Take the material below and output exactly the run of lines from the one containing "type | instances | area share" down to the one containing "Clock buffer | 19 | 0.0484", with both included.
________________________________________
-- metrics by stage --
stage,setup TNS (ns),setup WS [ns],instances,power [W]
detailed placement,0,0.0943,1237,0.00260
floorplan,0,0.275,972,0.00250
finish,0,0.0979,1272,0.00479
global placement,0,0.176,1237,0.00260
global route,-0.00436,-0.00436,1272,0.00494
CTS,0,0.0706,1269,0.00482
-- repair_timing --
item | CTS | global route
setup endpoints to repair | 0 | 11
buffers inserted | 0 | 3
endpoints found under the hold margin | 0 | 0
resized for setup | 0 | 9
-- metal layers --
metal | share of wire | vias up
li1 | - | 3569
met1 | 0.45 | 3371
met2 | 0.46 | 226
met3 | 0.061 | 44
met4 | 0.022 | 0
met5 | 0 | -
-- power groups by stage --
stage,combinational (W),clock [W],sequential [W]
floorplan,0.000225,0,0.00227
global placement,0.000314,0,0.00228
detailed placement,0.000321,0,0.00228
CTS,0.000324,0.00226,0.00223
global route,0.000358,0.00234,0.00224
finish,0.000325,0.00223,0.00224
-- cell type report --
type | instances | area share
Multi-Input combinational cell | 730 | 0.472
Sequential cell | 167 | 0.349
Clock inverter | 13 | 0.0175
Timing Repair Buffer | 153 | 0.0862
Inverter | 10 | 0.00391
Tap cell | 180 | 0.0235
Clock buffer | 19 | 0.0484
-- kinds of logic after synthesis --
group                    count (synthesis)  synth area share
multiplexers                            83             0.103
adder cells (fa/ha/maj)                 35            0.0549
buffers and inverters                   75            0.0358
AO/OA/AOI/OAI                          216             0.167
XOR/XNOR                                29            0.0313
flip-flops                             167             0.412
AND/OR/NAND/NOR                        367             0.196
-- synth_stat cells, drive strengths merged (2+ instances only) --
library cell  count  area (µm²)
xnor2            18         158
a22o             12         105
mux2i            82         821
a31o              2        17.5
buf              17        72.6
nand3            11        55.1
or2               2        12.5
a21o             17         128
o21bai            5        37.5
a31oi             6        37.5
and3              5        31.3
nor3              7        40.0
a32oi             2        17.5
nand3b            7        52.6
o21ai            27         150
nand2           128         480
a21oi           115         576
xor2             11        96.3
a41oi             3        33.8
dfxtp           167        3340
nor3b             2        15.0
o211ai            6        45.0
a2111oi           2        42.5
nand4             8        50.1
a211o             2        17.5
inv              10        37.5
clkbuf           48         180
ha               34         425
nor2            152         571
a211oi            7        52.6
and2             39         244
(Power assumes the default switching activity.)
### src/rtl/pd_pkg.sv
// Shared constants and state encoding for the block-header packer.
package pd_pkg;

  localparam int PD_HDR_WORDS    = 20;
  localparam int PD_WORD_W       = 32;
  localparam int PD_CHUNK1_W     = 512;
  localparam int PD_CHUNK2_W     = 128;
  localparam int PD_CHUNK1_WORDS = PD_CHUNK1_W / PD_WORD_W;
  localparam int PD_CHUNK2_WORDS = PD_CHUNK2_W / PD_WORD_W;

  typedef enum logic [1:0] {PD_IDLE, PD_FILL, PD_FULL} pd_pack_state_t;

endpackage

### src/rtl/pd_word_counter.sv
// Counts header words accepted so far; saturates at HDR_WORDS and flags the
// last word slot so the packer knows which transfer completes the header.
module pd_word_counter
  import pd_pkg::*;
#(
  parameter int HDR_WORDS = PD_HDR_WORDS
) (
  input  logic       clk,
  input  logic       n_rst,
  input  logic       en,
  input  logic       clr,
  output logic [4:0] count,
  output logic       terminal
);

  // Clear has priority so an abort or ack always lands on zero.
  always_ff @(posedge clk or negedge n_rst) begin
    if (!n_rst) begin
      count <= '0;
    end else if (clr) begin
      count <= '0;
    end else if (en && (count != 5'(HDR_WORDS))) begin
      count <= count + 5'd1;
    end
  end

  assign terminal = (count == 5'(HDR_WORDS - 1));

endmodule

### src/rtl/pd_header_packer.sv
// Packs 20 streamed 32-bit words into chunk_1/chunk_2 and holds them behind a
// valid/ack handshake. Define PD_NONCE_OVERRIDE_EN to allow nonce rewrites in FULL.
module pd_header_packer
  import pd_pkg::*;
#(
  parameter int HDR_WORDS = PD_HDR_WORDS,
  parameter int WORD_W    = PD_WORD_W
) (
  input  logic                   clk,
  input  logic                   n_rst,
  input  logic [WORD_W-1:0]      word_in,
  input  logic                   word_valid,
  output logic                   word_ready,
  input  logic                   abort,
  output logic [PD_CHUNK1_W-1:0] chunk_1,
  output logic [PD_CHUNK2_W-1:0] chunk_2,
  output logic                   block_valid,
  input  logic                   block_ack,
  output logic [4:0]             word_count
`ifdef PD_NONCE_OVERRIDE_EN
  ,
  input  logic [WORD_W-1:0]      nonce_in,
  input  logic                   nonce_load
`endif
);

  pd_pack_state_t state;
  logic [4:0]     count;
  logic           terminal;
  logic           take;
  logic           release_hdr;

  assign word_ready  = (state != PD_FULL);
  assign take        = word_valid && word_ready && !abort;
  assign release_hdr = (state == PD_FULL) && block_ack;
  assign word_count  = count;

  pd_word_counter #(
    .HDR_WORDS(HDR_WORDS)
  ) u_word_counter (
    .clk     (clk),
    .n_rst   (n_rst),
    .en      (take),
    .clr     (abort || release_hdr),
    .count   (count),
    .terminal(terminal)
  );

  // Chunk data is never cleared on ack/abort; only reset or a new word overwrites it.
  always_ff @(posedge clk or negedge n_rst) begin
    if (!n_rst) begin
      state       <= PD_IDLE;
      block_valid <= 1'b0;
      chunk_1     <= '0;
      chunk_2     <= '0;
    end else begin
      if (take) begin
        for (int k = 0; k < PD_CHUNK1_WORDS; k++) begin
          if (count == 5'(k)) chunk_1[PD_CHUNK1_W-1-WORD_W*k -: WORD_W] <= word_in;
        end
        for (int k = 0; k < PD_CHUNK2_WORDS; k++) begin
          if (count == 5'(PD_CHUNK1_WORDS + k)) chunk_2[PD_CHUNK2_W-1-WORD_W*k -: WORD_W] <= word_in;
        end
      end
`ifdef PD_NONCE_OVERRIDE_EN
      if ((state == PD_FULL) && nonce_load && !abort) chunk_2[WORD_W-1:0] <= nonce_in;
`endif
      if (abort) begin
        state       <= PD_IDLE;
        block_valid <= 1'b0;
      end else begin
        case (state)
          PD_IDLE: if (take) state <= PD_FILL;
          PD_FILL: begin
            if (take && terminal) begin
              state       <= PD_FULL;
              block_valid <= 1'b1;
            end
          end
          PD_FULL: begin
            if (block_ack) begin
              state       <= PD_IDLE;
              block_valid <= 1'b0;
            end
          end
          default: begin
            state       <= PD_IDLE;
            block_valid <= 1'b0;
          end
        endcase
      end
    end
  end

endmodule
### config.mk
export PLATFORM = sky130hd
export DESIGN_NAME = pd_header_packer
export DESIGN_NICKNAME = d
export VERILOG_FILES = /design/src/rtl/pd_pkg.sv /design/src/rtl/pd_word_counter.sv /design/src/rtl/pd_header_packer.sv
export SDC_FILE = /design/constraint.sdc
export NUM_CORES = 1
export LEC_CHECK = 0
export CAP_MARGIN = 0
export CORE_AREA = 5 5 264 266
export DETAILED_ROUTE_END_ITERATION = 8
export DIE_AREA = 0 0 269 271
export GPL_TIMING_DRIVEN = 0
export PLACE_DENSITY = 0.7
export SETUP_SLACK_MARGIN = 0.05
export SYNTH_ARGS = -nofsm -noshare
export SYNTH_HDL_FRONTEND = slang
export SYNTH_SLANG_ARGS = --single-unit
### constraint.sdc
create_clock -name clk -period 2.6 [get_ports clk]
set_input_delay 0.52 -clock clk [delete_from_list [all_inputs] [get_ports clk]]
set_output_delay 0.52 -clock clk [all_outputs]
set_load 0.01 [all_outputs]
Yosys cells after proc, flatten, opt, wreduce, memory -nomap -nowiden:

Cells that the tools add are included.

* logic and storage cells: 94
* latch bits: 0
* output and inout bits: 647
* register bits: 648
* bits in writable memories: 0
* ROM bits: 0
* memories: 0

* mux-type cells: 11
* reduce and logical (&&, ||, !) cells: 32
* eq/ne operators: 27
* shifts and indexed selects: 0
* divide/modulo/power cells: 0
* add/sub/neg operators: 1
* magnitude comparators: 0
* multipliers: 0
* bitwise gates (word level): 0

Operators by type and width (count)
* $eq 5x4->1 const B: 8
* $reduce_and 2->1: 20
* $eq 5x3->1 const B: 4
* $eq 5x5->1 const B: 4
* $eq 5x2->1 const B: 2
* $mux 5: 2
* $ne 3x3->1 const B: 3
* $mux 2: 4
* $pmux 2 s3: 1
* $reduce_and 3->1: 2
* $add 5x1->5 const B: 1
* $eq 5x1->1 const B: 1
* $logic_and 1x1->1: 5
* $logic_not 5->1: 1
* $ne 5x5->1 const B: 1
* $ne 2x2->1 const B: 2
* $mux 1: 3
* $pmux 1 s3: 1
* $eq 2x1->1 const B: 1
* $eq 2x2->1 const B: 1
* $logic_not 2->1: 1
* $reduce_bool 2->1: 1
* $logic_not 1->1: 1
* $logic_or 1x1->1: 1

Longest topological paths before layout:

Gate-level depths: netlist of run 1.

* depth after elaboration: 7
* depth in mapped cells: 7
* depth with buffers taken out: 5

By module:

From an unflattened synthesis of run 1, not the netlist that was laid out.

* cell total of the unflattened synthesis: 1486
* area total of the unflattened synthesis: 24442.2 um2

By module, submodules not included
* pd_header_packer: area an instance 24153.2 um2, seq. area each 16090.4 um2, cells each 1458, times used 1
* pd_word_counter: area an instance 289.0 um2, seq. area each 125.1 um2, cells each 28, times used 1

Worst setup path before layout of run 1:

OpenSTA, ideal clock, no wires.

* path type: flip-flop to flip-flop
* start: register u_word_counter.count[0]
* end: register chunk_1[481]
* buffers on the path: 1
* clock period less this slack: 2.120 ns
* path slack: 0.480 ns
* cell stages (with the launch flop): 7
* library setup time: 0.125 ns
* arrival: 1.995 ns
* data required time: 2.475 ns
* path through: dfrtp_1 > inv_1 > ha_1 > nand3b_4 > nor4b_2 > buf_6 > mux2_2

* cells in the longest elaborated chain, start to end: 2

Ends and longest elaborated chain
* start: declaration: line pd_word_counter.sv:12 `output logic [4:0] count,`
* start signal: assignment: line pd_word_counter.sv:23 `count <= count + 5'd1;`
* $logic_not 5->1: line pd_header_packer.sv:59 `if (count == 5'(k)) chunk_1[PD_CHUNK1_W-1-WORD_W*k -: WORD_W] <= word_in;`
* $reduce_and 2->1 (no source line)
* end signal: indexed assignment: line pd_header_packer.sv:59
* end: declaration: line pd_header_packer.sv:15 `output logic [PD_CHUNK1_W-1:0] chunk_1,`

No other way between the ends.
A chain may end at the register's enable or synchronous reset.

Final worst setup path of run 1:

* start: register state[1]
* end: output port word_ready

* cells in the longest elaborated chain, start to end: 1

Ends and longest elaborated chain
* start: declaration: line pd_header_packer.sv:27 `pd_pack_state_t state;`
* start signal: assignment: line pd_header_packer.sv:52 `state <= PD_IDLE;`
* start signal: assignment: line pd_header_packer.sv:69 `state <= PD_IDLE;`
* start signal: assignment: line pd_header_packer.sv:73 `PD_IDLE: if (take) state <= PD_FILL;`
* $ne 2x2->1: line pd_header_packer.sv:33 `assign word_ready = (state != PD_FULL);`
* end: declaration: line pd_header_packer.sv:13 `output logic word_ready,`

No other way between the ends.

==> run summary, run 1 <==
number of placement rows - 95
share of cells above drive strength 1 - 36.5%
Clk pwr share - 42.6%
switching power - 5.76 mW
die area - 0.0729 mm2
Hold Fails Final Rpt - 0
Power Dens Cells - 684 mW/mm2
drt via density - 4.89
vias in the first global route - 16.7k
Tmin final - 2.41 ns
fmax - 416 MHz
post-synthesis sequential area ratio - 64.9%
Mapped Nets - 1533
Clock Skews - 0.0298 ns
critical path cell sequence - nor2b_1 > buf_6 > inv_2 > buf_4 > dlygate4sd2_1
RSZ-0062 raised after global routing - no
global-route usage over all layers - 21.2%
leakage power total - 16.9 nW
worst min path class - input pin to flip-flop
post-synthesis cell count - 1491
combinational share of power - 11.8%
Area Overhead vs Synth - 41.5%
fill count - 5453
Reg2Reg Launch Point - u_word_counter.count[0]
placed wire-length estimate - 57.8 mm
CP Launch Type - flip-flop
Max Slew Vio Count - 0
Period Utilization, post-route - 92.5%
crit-path max FO - 10
P_int - 18.4 mW
CP endpoint - word_ready
Max Cap Violations - 0
largest net degree at the start of global routing - 130
die width - 269 um
vias - 15.5k
Pre-antenna DRT Iters - 4
maximum vdd drop - 0.000575 V
WL per Instance - 25.0 um
ranking of synthesized cells by area - dfrtp_1 (65%), mux2_2 (26%), mux2_4 (2.2%)
CTS Root Buffer Type - clkbuf_16
clk buf depth - 3
Net Sw Frac - 23.8%
WS Path Type - flip-flop to output port
Syn Area/Cell - 16.8 um2
Synth area leader - dfrtp_1
fin nets - 2281
initial DRC count - 692
ys flop type - dfrtp_1
critical path required time - 2.08 ns
Post-Synthesis Cell Area - 0.0250 mm2
TritonCTS buffer count - 71
Post-synth EDFFs - 0
Yosys top cell area share - 64.9%
RePlAce Congestion - 0.815
flops & latches, synth - 648
worst reg2reg path depth - 7
dpl ws - -0.572 ns
CP startpoint - state[1]
final setup margin - 0.194 ns
slowest stage delay, CP - 0.42 ns
TritonCTS clock tree - done
clock-pin slew on the worst setup and hold paths - 0.05 ns
input/output buffers - 650
register share of total power - 45.6%
Clock Latency Late Sink - 0.61 ns
clk sinks - 648
Die Height - 271 um
hold path depth - 3
top-count cell post-synth - dfrtp_1
total gr overflow - 0
critical path arrival - 1.89 ns
Synth Warn # - 0
top post-synthesis cells by count - dfrtp_1 (648), mux2_2 (569), clkbuf_1 (64)
Routed Antenna Nets - 0
async set or reset register ratio after synthesis - 100%
reg2reg setup slack - 0.33 ns
routed wire length - 79.1 mm
Core Area - 0.0668 mm2
Setup violations, final - 0
drt drc - 0
H-tree lvl count - 3
first-pass GRT wire length - 116 mm
Slew headroom - 46.9%
slowest cell on the critical path - dfrtp_1
Worst setup EP type - output port
initial core utilization - 37.4%
number of library cell types mapped by synthesis - 38
Slew @ Worst Pin - 0.797 ns
status - finished clean
I/O pins - 684
reg2reg end - chunk_1[103]
total power - 24.2 mW
antenna violations before repair - 4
________________________________________
Solution below =
type | instances | area share
Multi-Input combinational cell | 730 | 0.472
Sequential cell | 167 | 0.349
Clock inverter | 13 | 0.0175
Timing Repair Buffer | 153 | 0.0862
Inverter | 10 | 0.00391
Tap cell | 180 | 0.0235
Clock buffer | 19 | 0.0484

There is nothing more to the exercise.